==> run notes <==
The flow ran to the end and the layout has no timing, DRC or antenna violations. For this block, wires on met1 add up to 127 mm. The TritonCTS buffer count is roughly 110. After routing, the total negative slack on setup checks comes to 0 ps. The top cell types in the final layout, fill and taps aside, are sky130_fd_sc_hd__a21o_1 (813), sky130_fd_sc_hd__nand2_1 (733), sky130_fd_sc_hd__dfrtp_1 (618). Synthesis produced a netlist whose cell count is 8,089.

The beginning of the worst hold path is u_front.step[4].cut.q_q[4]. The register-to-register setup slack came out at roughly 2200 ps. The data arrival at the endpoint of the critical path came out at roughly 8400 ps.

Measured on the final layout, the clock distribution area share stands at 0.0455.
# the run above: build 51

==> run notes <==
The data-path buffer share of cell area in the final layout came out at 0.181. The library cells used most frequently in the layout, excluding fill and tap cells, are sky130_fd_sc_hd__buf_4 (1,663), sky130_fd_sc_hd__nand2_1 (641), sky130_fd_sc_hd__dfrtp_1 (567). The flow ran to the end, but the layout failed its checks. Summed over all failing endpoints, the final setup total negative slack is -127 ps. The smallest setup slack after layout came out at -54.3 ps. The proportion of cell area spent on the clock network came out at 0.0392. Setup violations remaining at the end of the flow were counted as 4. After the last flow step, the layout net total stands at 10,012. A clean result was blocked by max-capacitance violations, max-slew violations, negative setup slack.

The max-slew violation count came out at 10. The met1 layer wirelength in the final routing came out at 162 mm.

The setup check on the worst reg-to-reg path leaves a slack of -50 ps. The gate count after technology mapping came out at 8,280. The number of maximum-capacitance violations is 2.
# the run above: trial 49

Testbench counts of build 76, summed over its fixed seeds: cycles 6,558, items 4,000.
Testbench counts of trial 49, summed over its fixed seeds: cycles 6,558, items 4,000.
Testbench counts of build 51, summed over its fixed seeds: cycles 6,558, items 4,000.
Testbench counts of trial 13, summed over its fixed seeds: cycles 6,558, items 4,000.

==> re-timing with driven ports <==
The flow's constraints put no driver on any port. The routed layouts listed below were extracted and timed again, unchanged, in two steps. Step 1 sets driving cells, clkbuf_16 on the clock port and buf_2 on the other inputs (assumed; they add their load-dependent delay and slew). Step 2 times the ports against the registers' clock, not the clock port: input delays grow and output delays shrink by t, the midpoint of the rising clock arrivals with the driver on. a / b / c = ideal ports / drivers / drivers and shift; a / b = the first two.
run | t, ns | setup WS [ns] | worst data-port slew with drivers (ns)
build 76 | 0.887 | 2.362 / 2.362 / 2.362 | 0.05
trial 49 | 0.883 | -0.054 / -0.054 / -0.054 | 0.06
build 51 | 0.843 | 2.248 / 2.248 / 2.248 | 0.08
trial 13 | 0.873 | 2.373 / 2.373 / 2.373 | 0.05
This is an optimization exercise on Yosys and OpenROAD, whose aim is a short achievable clock period and few clock cycles, not a production implementation.
Only simulation tests tie the RTL to the original design; equivalence was not proved.
No activity file was given, so power comes from the tool's default toggle rates.

==> flow/design.v <==
package cpu_pkg;
    typedef enum logic [5:0] {
        OP_ADD  = 6'h01,
        OP_SUB  = 6'h02,
        OP_AND  = 6'h03,
        OP_OR   = 6'h04,
        OP_SLT  = 6'h05,
        OP_ADDI = 6'h08,
        OP_LW   = 6'h10,
        OP_SW   = 6'h11,
        OP_BEQZ = 6'h12,
        OP_BNEZ = 6'h13,
        OP_J    = 6'h14,
        OP_HALT = 6'h3f
    } opcode_e;
endpackage
`timescale 1ns/100ps
module decode (
    input  logic [32-1:0]   instr,
    output logic               op_add,
    output logic               op_sub,
    output logic               op_and,
    output logic               op_or,
    output logic               op_slt,
    output logic               use_imm,
    output logic               mem_rd,
    output logic               mem_wr,
    output logic               branch,
    output logic               branch_nz,
    output logic               jump,
    output logic               halt,
    output logic               use_rs,
    output logic               use_rt,
    output logic [5-1:0] dest,
    output logic [32-1:0]   imm
);
    logic [5:0] op;
    logic       rd_form;
    logic       reg_wr;
    assign op  = instr[31:26];
    assign imm = {{(32-16){instr[15]}}, instr[15:0]};
    always_comb begin
        op_add    = 1'b0;
        op_sub    = 1'b0;
        op_and    = 1'b0;
        op_or     = 1'b0;
        op_slt    = 1'b0;
        use_imm   = 1'b0;
        mem_rd    = 1'b0;
        mem_wr    = 1'b0;
        reg_wr    = 1'b0;
        branch    = 1'b0;
        branch_nz = 1'b0;
        jump      = 1'b0;
        halt      = 1'b0;
        rd_form   = 1'b0;
        use_rs    = 1'b0;
        use_rt    = 1'b0;
        case (op)
            cpu_pkg::OP_ADD: begin
                op_add = 1'b1; reg_wr = 1'b1; rd_form = 1'b1; use_rs = 1'b1; use_rt = 1'b1;
            end
            cpu_pkg::OP_SUB: begin
                op_sub = 1'b1; reg_wr = 1'b1; rd_form = 1'b1; use_rs = 1'b1; use_rt = 1'b1;
            end
            cpu_pkg::OP_AND: begin
                op_and = 1'b1; reg_wr = 1'b1; rd_form = 1'b1; use_rs = 1'b1; use_rt = 1'b1;
            end
            cpu_pkg::OP_OR: begin
                op_or  = 1'b1; reg_wr = 1'b1; rd_form = 1'b1; use_rs = 1'b1; use_rt = 1'b1;
            end
            cpu_pkg::OP_SLT: begin
                op_slt = 1'b1; reg_wr = 1'b1; rd_form = 1'b1; use_rs = 1'b1; use_rt = 1'b1;
            end
            cpu_pkg::OP_ADDI: begin
                op_add = 1'b1; use_imm = 1'b1; reg_wr = 1'b1; use_rs = 1'b1;
            end
            cpu_pkg::OP_LW: begin
                op_add = 1'b1; use_imm = 1'b1; mem_rd = 1'b1; reg_wr = 1'b1; use_rs = 1'b1;
            end
            cpu_pkg::OP_SW: begin
                op_add = 1'b1; use_imm = 1'b1; mem_wr = 1'b1; use_rs = 1'b1; use_rt = 1'b1;
            end
            cpu_pkg::OP_BEQZ: begin
                branch = 1'b1; use_rs = 1'b1;
            end
            cpu_pkg::OP_BNEZ: begin
                branch = 1'b1; branch_nz = 1'b1; use_rs = 1'b1;
            end
            cpu_pkg::OP_J:    jump = 1'b1;
            cpu_pkg::OP_HALT: halt = 1'b1;
            default: ;
        endcase
    end
    assign dest = !reg_wr ? '0 : (rd_form ? instr[15:11] : instr[20:16]);
endmodule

**********

Task:
Copy out the records above without altering anything.

Response to the task:
==> run notes <==
The flow ran to the end and the layout has no timing, DRC or antenna violations. For this block, wires on met1 add up to 127 mm. The TritonCTS buffer count is roughly 110. After routing, the total negative slack on setup checks comes to 0 ps. The top cell types in the final layout, fill and taps aside, are sky130_fd_sc_hd__a21o_1 (813), sky130_fd_sc_hd__nand2_1 (733), sky130_fd_sc_hd__dfrtp_1 (618). Synthesis produced a netlist whose cell count is 8,089.

The beginning of the worst hold path is u_front.step[4].cut.q_q[4]. The register-to-register setup slack came out at roughly 2200 ps. The data arrival at the endpoint of the critical path came out at roughly 8400 ps.

Measured on the final layout, the clock distribution area share stands at 0.0455.
# the run above: build 51

==> run notes <==
The data-path buffer share of cell area in the final layout came out at 0.181. The library cells used most frequently in the layout, excluding fill and tap cells, are sky130_fd_sc_hd__buf_4 (1,663), sky130_fd_sc_hd__nand2_1 (641), sky130_fd_sc_hd__dfrtp_1 (567). The flow ran to the end, but the layout failed its checks. Summed over all failing endpoints, the final setup total negative slack is -127 ps. The smallest setup slack after layout came out at -54.3 ps. The proportion of cell area spent on the clock network came out at 0.0392. Setup violations remaining at the end of the flow were counted as 4. After the last flow step, the layout net total stands at 10,012. A clean result was blocked by max-capacitance violations, max-slew violations, negative setup slack.

The max-slew violation count came out at 10. The met1 layer wirelength in the final routing came out at 162 mm.

The setup check on the worst reg-to-reg path leaves a slack of -50 ps. The gate count after technology mapping came out at 8,280. The number of maximum-capacitance violations is 2.
# the run above: trial 49

Testbench counts of build 76, summed over its fixed seeds: cycles 6,558, items 4,000.
Testbench counts of trial 49, summed over its fixed seeds: cycles 6,558, items 4,000.
Testbench counts of build 51, summed over its fixed seeds: cycles 6,558, items 4,000.
Testbench counts of trial 13, summed over its fixed seeds: cycles 6,558, items 4,000.

==> re-timing with driven ports <==
The flow's constraints put no driver on any port. The routed layouts listed below were extracted and timed again, unchanged, in two steps. Step 1 sets driving cells, clkbuf_16 on the clock port and buf_2 on the other inputs (assumed; they add their load-dependent delay and slew). Step 2 times the ports against the registers' clock, not the clock port: input delays grow and output delays shrink by t, the midpoint of the rising clock arrivals with the driver on. a / b / c = ideal ports / drivers / drivers and shift; a / b = the first two.
run | t, ns | setup WS [ns] | worst data-port slew with drivers (ns)
build 76 | 0.887 | 2.362 / 2.362 / 2.362 | 0.05
trial 49 | 0.883 | -0.054 / -0.054 / -0.054 | 0.06
build 51 | 0.843 | 2.248 / 2.248 / 2.248 | 0.08
trial 13 | 0.873 | 2.373 / 2.373 / 2.373 | 0.05
This is an optimization exercise on Yosys and OpenROAD, whose aim is a short achievable clock period and few clock cycles, not a production implementation.
Only simulation tests tie the RTL to the original design; equivalence was not proved.
No activity file was given, so power comes from the tool's default toggle rates.

==> flow/design.v <==
package cpu_pkg;
    typedef enum logic [5:0] {
        OP_ADD  = 6'h01,
        OP_SUB  = 6'h02,
        OP_AND  = 6'h03,
        OP_OR   = 6'h04,
        OP_SLT  = 6'h05,
        OP_ADDI = 6'h08,
        OP_LW   = 6'h10,
        OP_SW   = 6'h11,
        OP_BEQZ = 6'h12,
        OP_BNEZ = 6'h13,
        OP_J    = 6'h14,
        OP_HALT = 6'h3f
    } opcode_e;
endpackage
`timescale 1ns/100ps
module decode (
    input  logic [32-1:0]   instr,
    output logic               op_add,
    output logic               op_sub,
    output logic               op_and,
    output logic               op_or,
    output logic               op_slt,
    output logic               use_imm,
    output logic               mem_rd,
    output logic               mem_wr,
    output logic               branch,
    output logic               branch_nz,
    output logic               jump,
    output logic               halt,
    output logic               use_rs,
    output logic               use_rt,
    output logic [5-1:0] dest,
    output logic [32-1:0]   imm
);
    logic [5:0] op;
    logic       rd_form;
    logic       reg_wr;
    assign op  = instr[31:26];
    assign imm = {{(32-16){instr[15]}}, instr[15:0]};
    always_comb begin
        op_add    = 1'b0;
        op_sub    = 1'b0;
        op_and    = 1'b0;
        op_or     = 1'b0;
        op_slt    = 1'b0;
        use_imm   = 1'b0;
        mem_rd    = 1'b0;
        mem_wr    = 1'b0;
        reg_wr    = 1'b0;
        branch    = 1'b0;
        branch_nz = 1'b0;
        jump      = 1'b0;
        halt      = 1'b0;
        rd_form   = 1'b0;
        use_rs    = 1'b0;
        use_rt    = 1'b0;
        case (op)
            cpu_pkg::OP_ADD: begin
                op_add = 1'b1; reg_wr = 1'b1; rd_form = 1'b1; use_rs = 1'b1; use_rt = 1'b1;
            end
            cpu_pkg::OP_SUB: begin
                op_sub = 1'b1; reg_wr = 1'b1; rd_form = 1'b1; use_rs = 1'b1; use_rt = 1'b1;
            end
            cpu_pkg::OP_AND: begin
                op_and = 1'b1; reg_wr = 1'b1; rd_form = 1'b1; use_rs = 1'b1; use_rt = 1'b1;
            end
            cpu_pkg::OP_OR: begin
                op_or  = 1'b1; reg_wr = 1'b1; rd_form = 1'b1; use_rs = 1'b1; use_rt = 1'b1;
            end
            cpu_pkg::OP_SLT: begin
                op_slt = 1'b1; reg_wr = 1'b1; rd_form = 1'b1; use_rs = 1'b1; use_rt = 1'b1;
            end
            cpu_pkg::OP_ADDI: begin
                op_add = 1'b1; use_imm = 1'b1; reg_wr = 1'b1; use_rs = 1'b1;
            end
            cpu_pkg::OP_LW: begin
                op_add = 1'b1; use_imm = 1'b1; mem_rd = 1'b1; reg_wr = 1'b1; use_rs = 1'b1;
            end
            cpu_pkg::OP_SW: begin
                op_add = 1'b1; use_imm = 1'b1; mem_wr = 1'b1; use_rs = 1'b1; use_rt = 1'b1;
            end
            cpu_pkg::OP_BEQZ: begin
                branch = 1'b1; use_rs = 1'b1;
            end
            cpu_pkg::OP_BNEZ: begin
                branch = 1'b1; branch_nz = 1'b1; use_rs = 1'b1;
            end
            cpu_pkg::OP_J:    jump = 1'b1;
            cpu_pkg::OP_HALT: halt = 1'b1;
            default: ;
        endcase
    end
    assign dest = !reg_wr ? '0 : (rd_form ? instr[15:11] : instr[20:16]);
endmodule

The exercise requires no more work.